**Aim of the task**
A verbatim copy of every record is needed.

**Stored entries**

This design comes from an exercise in tuning for small area on the open sky130 flow, not from production work. Power and IR drop assume default switching activity.

## arp_udp_frame_generator
module arp_udp_frame_generator (
   input  logic        clock,
   input  logic        reset,
   input  logic        start,
   output logic        busy,
   input  logic [32:0] req_data,    
   output logic        rsp_strobe,
   output logic [8:0]  rsp_data,    
   input  logic        csr_we,
   input  logic [2:0]  csr_index,
   input  logic [47:0] csr_wdata
);
clock: 5.0 ns
lec_check: 0
cap_margin: 20
core_margin: 2
core_utilization: 45
cts_buf_list: sky130_fd_sc_hd__clkbuf_8
cts_cluster_diameter: 80
cts_cluster_size: 16
slew_margin: 20
synth_hierarchical: 1
synth_minimum_keep_size: 0
standard.sh (not shown) runs the stock make flow with config.mk's settings and CLKGATE_MAP_FILE= SYNTH_SCRIPT=/design/flow/synth_recipe.tcl, a recipe that flattens the netlist after the stock synthesis.
==> flow/flow/run.sh <==
#!/bin/bash
# the standard layout, with plain buf_1 cells as the port buffers, synthesis
# buffers removed at floorplan, and abc mapping for light loads (the layout's
# repair steps size the drivers that need it)
set -euo pipefail
export BUFFER_PORTS_ARGS="-buffer_cell sky130_fd_sc_hd__buf_1"
export REMOVE_ABC_BUFFERS=1
bash standard.sh ABC_LOAD_IN_FF=1 ABC_DRIVER_CELL=sky130_fd_sc_hd__buf_8 finish > standard_flow.log 2>&1
Change:
--- a/flow/design.v
+++ b/flow/design.v
@@ -1,27 +1,20 @@
 `timescale 1ns / 1ps
 module aufg_aoi222x8 (
    input  logic [7:0] a, b, c,
    input  logic       sa, sb, sc,
    output logic [7:0] y
 );
    assign y = ~((a & {8{sa}}) | (b & {8{sb}}) | (c & {8{sc}}));
 endmodule
-module aufg_aoi22x8 (
-   input  logic [7:0] a, b,
-   input  logic       sa, sb,
-   output logic [7:0] y
-);
-   assign y = ~((a & {8{sa}}) | (b & {8{sb}}));
-endmodule
 module aufg_nand4x8 (
    input  logic [7:0] a, b, c, d,
    output logic [7:0] y
 );
    assign y = ~(a & b & c & d);
 endmodule
 module aufg_nand2x8 (
    input  logic [7:0] a, b,
    output logic [7:0] y
 );
    assign y = ~(a & b);
 endmodule
@@ -36,38 +29,36 @@
    input  logic       s,
    output logic [7:0] y
 );
    assign y = a | b | d | (c & {8{!s}});
 endmodule
 module aufg_and2x8 (
    input  logic [7:0] a,
    input  logic       s,
    output logic [7:0] y
 );
    assign y = a & {8{s}};
 endmodule
-module aufg_split8 (
-   input  logic [7:0] a, b,
-   input  logic       s,
-   output logic [7:0] y0, y1
-);
-   assign y0 = (a | b) & {8{!s}};
-   assign y1 = (a | b) & {8{s}};
-endmodule
 module aufg_dec3 (
    input  logic [2:0] x,
    input  logic       en,
    output logic [7:0] y
 );
    assign y = en ? (8'd1 << x) : 8'd0;
+endmodule
+module aufg_dec3n (
+   input  logic [2:0] x,
+   output logic [7:0] y
+);
+   assign y = 8'd1 << x;
 endmodule
 module aufg_image (
    input  logic        busy,
    input  logic        udp,
    input  logic [5:0]  cnt,
    input  logic        req_udp,
    input  logic [7:0]  dmac0,
    input  logic [39:0] s_dmac,
    input  logic [47:0] s_smac,
    input  logic [31:0] s_sip,
    input  logic [31:0] s_tip,
    input  logic [15:0] s_sport,
@@ -75,28 +66,28 @@
    input  logic [15:0] s_ident,
    input  logic [7:0]  s_ttl,
    input  logic [7:0]  csum_hi_n,
    output logic [7:0]  nb,
    output logic [7:0]  cs_in
 );
    logic [63:0] u, a, c;
    logic        first_udp;
    logic        csph;
    logic [27:0] sel;
    logic [7:0]  k;
    logic [7:0] lo, hu, ha, hc;
-   aufg_dec3 u_dec_lo (.x(cnt[2:0]), .en(1'b1), .y(lo));
+   aufg_dec3n u_dec_lo (.x(cnt[2:0]), .y(lo));
    aufg_dec3 u_dec_hu (.x(cnt[5:3]), .en(udp), .y(hu));
    aufg_dec3 u_dec_ha (.x(cnt[5:3]), .en(!udp), .y(ha));
-   aufg_dec3 u_dec_hc (.x(cnt[5:3]), .en(1'b1), .y(hc));
+   aufg_dec3n u_dec_hc (.x(cnt[5:3]), .y(hc));
    for (genvar i = 0; i < 64; i++) begin : g_at
       assign u[i] = hu[i/8] & lo[i%8];
       assign a[i] = ha[i/8] & lo[i%8];
       assign c[i] = hc[i/8] & lo[i%8];
    end
    assign first_udp = !busy && req_udp;
    assign csph      = cnt >= 6'd5 && cnt <= 6'd16;
    assign sel[0] = first_udp;    
    assign sel[1] = u[0];    
    assign sel[2] = u[1];    
    assign sel[3] = u[2];    
    assign sel[4] = u[3];    
=> The new run went through all stages and came out clean; cell area is about the same; global-route usage barely changes; count of clock-buffer cells in the layout increases by 1; wire length decreases by 1.1%; core utilization increases by 0.75 points; combinational power increases by 12%.
No functional check of the RTL was part of any run of this note.

[re-timing with driven ports]
Ports are ideal in the flow. The routed layouts listed here were re-timed in OpenROAD. Step 1, drivers: a clkbuf_16 drives clock and a buf_2 each remaining input, both assumed. Step 2, shift: input delay + t, output delay - t, t = (earliest + latest rising clock arrival at the registers) / 2. This alone moves slack from input paths to output paths. Three values: ideal ports, drivers, drivers and shift; two values: the first two.
run | shift t [ns] | setup WS [ns] | hold slack, ns | worst setup path at the end | worst register clock-pin slew, ns
the first run | 0.629 | 0.665 / 0.665 / 0.665 | 0.419 / 0.419 / 0.419 | register to register | 0.11 / 0.11
the second run | 0.659 | 0.701 / 0.701 / 0.701 | 0.415 / 0.415 / 0.415 | register to register | 0.11 / 0.11
After both steps setup and hold are still met in every run listed.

**Answer section**
This design comes from an exercise in tuning for small area on the open sky130 flow, not from production work. Power and IR drop assume default switching activity.

## arp_udp_frame_generator
module arp_udp_frame_generator (
   input  logic        clock,
   input  logic        reset,
   input  logic        start,
   output logic        busy,
   input  logic [32:0] req_data,    
   output logic        rsp_strobe,
   output logic [8:0]  rsp_data,    
   input  logic        csr_we,
   input  logic [2:0]  csr_index,
   input  logic [47:0] csr_wdata
);
clock: 5.0 ns
lec_check: 0
cap_margin: 20
core_margin: 2
core_utilization: 45
cts_buf_list: sky130_fd_sc_hd__clkbuf_8
cts_cluster_diameter: 80
cts_cluster_size: 16
slew_margin: 20
synth_hierarchical: 1
synth_minimum_keep_size: 0
standard.sh (not shown) runs the stock make flow with config.mk's settings and CLKGATE_MAP_FILE= SYNTH_SCRIPT=/design/flow/synth_recipe.tcl, a recipe that flattens the netlist after the stock synthesis.
==> flow/flow/run.sh <==
#!/bin/bash
# the standard layout, with plain buf_1 cells as the port buffers, synthesis
# buffers removed at floorplan, and abc mapping for light loads (the layout's
# repair steps size the drivers that need it)
set -euo pipefail
export BUFFER_PORTS_ARGS="-buffer_cell sky130_fd_sc_hd__buf_1"
export REMOVE_ABC_BUFFERS=1
bash standard.sh ABC_LOAD_IN_FF=1 ABC_DRIVER_CELL=sky130_fd_sc_hd__buf_8 finish > standard_flow.log 2>&1
Change:
--- a/flow/design.v
+++ b/flow/design.v
@@ -1,27 +1,20 @@
 `timescale 1ns / 1ps
 module aufg_aoi222x8 (
    input  logic [7:0] a, b, c,
    input  logic       sa, sb, sc,
    output logic [7:0] y
 );
    assign y = ~((a & {8{sa}}) | (b & {8{sb}}) | (c & {8{sc}}));
 endmodule
-module aufg_aoi22x8 (
-   input  logic [7:0] a, b,
-   input  logic       sa, sb,
-   output logic [7:0] y
-);
-   assign y = ~((a & {8{sa}}) | (b & {8{sb}}));
-endmodule
 module aufg_nand4x8 (
    input  logic [7:0] a, b, c, d,
    output logic [7:0] y
 );
    assign y = ~(a & b & c & d);
 endmodule
 module aufg_nand2x8 (
    input  logic [7:0] a, b,
    output logic [7:0] y
 );
    assign y = ~(a & b);
 endmodule
@@ -36,38 +29,36 @@
    input  logic       s,
    output logic [7:0] y
 );
    assign y = a | b | d | (c & {8{!s}});
 endmodule
 module aufg_and2x8 (
    input  logic [7:0] a,
    input  logic       s,
    output logic [7:0] y
 );
    assign y = a & {8{s}};
 endmodule
-module aufg_split8 (
-   input  logic [7:0] a, b,
-   input  logic       s,
-   output logic [7:0] y0, y1
-);
-   assign y0 = (a | b) & {8{!s}};
-   assign y1 = (a | b) & {8{s}};
-endmodule
 module aufg_dec3 (
    input  logic [2:0] x,
    input  logic       en,
    output logic [7:0] y
 );
    assign y = en ? (8'd1 << x) : 8'd0;
+endmodule
+module aufg_dec3n (
+   input  logic [2:0] x,
+   output logic [7:0] y
+);
+   assign y = 8'd1 << x;
 endmodule
 module aufg_image (
    input  logic        busy,
    input  logic        udp,
    input  logic [5:0]  cnt,
    input  logic        req_udp,
    input  logic [7:0]  dmac0,
    input  logic [39:0] s_dmac,
    input  logic [47:0] s_smac,
    input  logic [31:0] s_sip,
    input  logic [31:0] s_tip,
    input  logic [15:0] s_sport,
@@ -75,28 +66,28 @@
    input  logic [15:0] s_ident,
    input  logic [7:0]  s_ttl,
    input  logic [7:0]  csum_hi_n,
    output logic [7:0]  nb,
    output logic [7:0]  cs_in
 );
    logic [63:0] u, a, c;
    logic        first_udp;
    logic        csph;
    logic [27:0] sel;
    logic [7:0]  k;
    logic [7:0] lo, hu, ha, hc;
-   aufg_dec3 u_dec_lo (.x(cnt[2:0]), .en(1'b1), .y(lo));
+   aufg_dec3n u_dec_lo (.x(cnt[2:0]), .y(lo));
    aufg_dec3 u_dec_hu (.x(cnt[5:3]), .en(udp), .y(hu));
    aufg_dec3 u_dec_ha (.x(cnt[5:3]), .en(!udp), .y(ha));
-   aufg_dec3 u_dec_hc (.x(cnt[5:3]), .en(1'b1), .y(hc));
+   aufg_dec3n u_dec_hc (.x(cnt[5:3]), .y(hc));
    for (genvar i = 0; i < 64; i++) begin : g_at
       assign u[i] = hu[i/8] & lo[i%8];
       assign a[i] = ha[i/8] & lo[i%8];
       assign c[i] = hc[i/8] & lo[i%8];
    end
    assign first_udp = !busy && req_udp;
    assign csph      = cnt >= 6'd5 && cnt <= 6'd16;
    assign sel[0] = first_udp;    
    assign sel[1] = u[0];    
    assign sel[2] = u[1];    
    assign sel[3] = u[2];    
    assign sel[4] = u[3];    
=> The new run went through all stages and came out clean; cell area is about the same; global-route usage barely changes; count of clock-buffer cells in the layout increases by 1; wire length decreases by 1.1%; core utilization increases by 0.75 points; combinational power increases by 12%.
No functional check of the RTL was part of any run of this note.

[re-timing with driven ports]
Ports are ideal in the flow. The routed layouts listed here were re-timed in OpenROAD. Step 1, drivers: a clkbuf_16 drives clock and a buf_2 each remaining input, both assumed. Step 2, shift: input delay + t, output delay - t, t = (earliest + latest rising clock arrival at the registers) / 2. This alone moves slack from input paths to output paths. Three values: ideal ports, drivers, drivers and shift; two values: the first two.
run | shift t [ns] | setup WS [ns] | hold slack, ns | worst setup path at the end | worst register clock-pin slew, ns
the first run | 0.629 | 0.665 / 0.665 / 0.665 | 0.419 / 0.419 / 0.419 | register to register | 0.11 / 0.11
the second run | 0.659 | 0.701 / 0.701 / 0.701 | 0.415 / 0.415 / 0.415 | register to register | 0.11 / 0.11
After both steps setup and hold are still met in every run listed.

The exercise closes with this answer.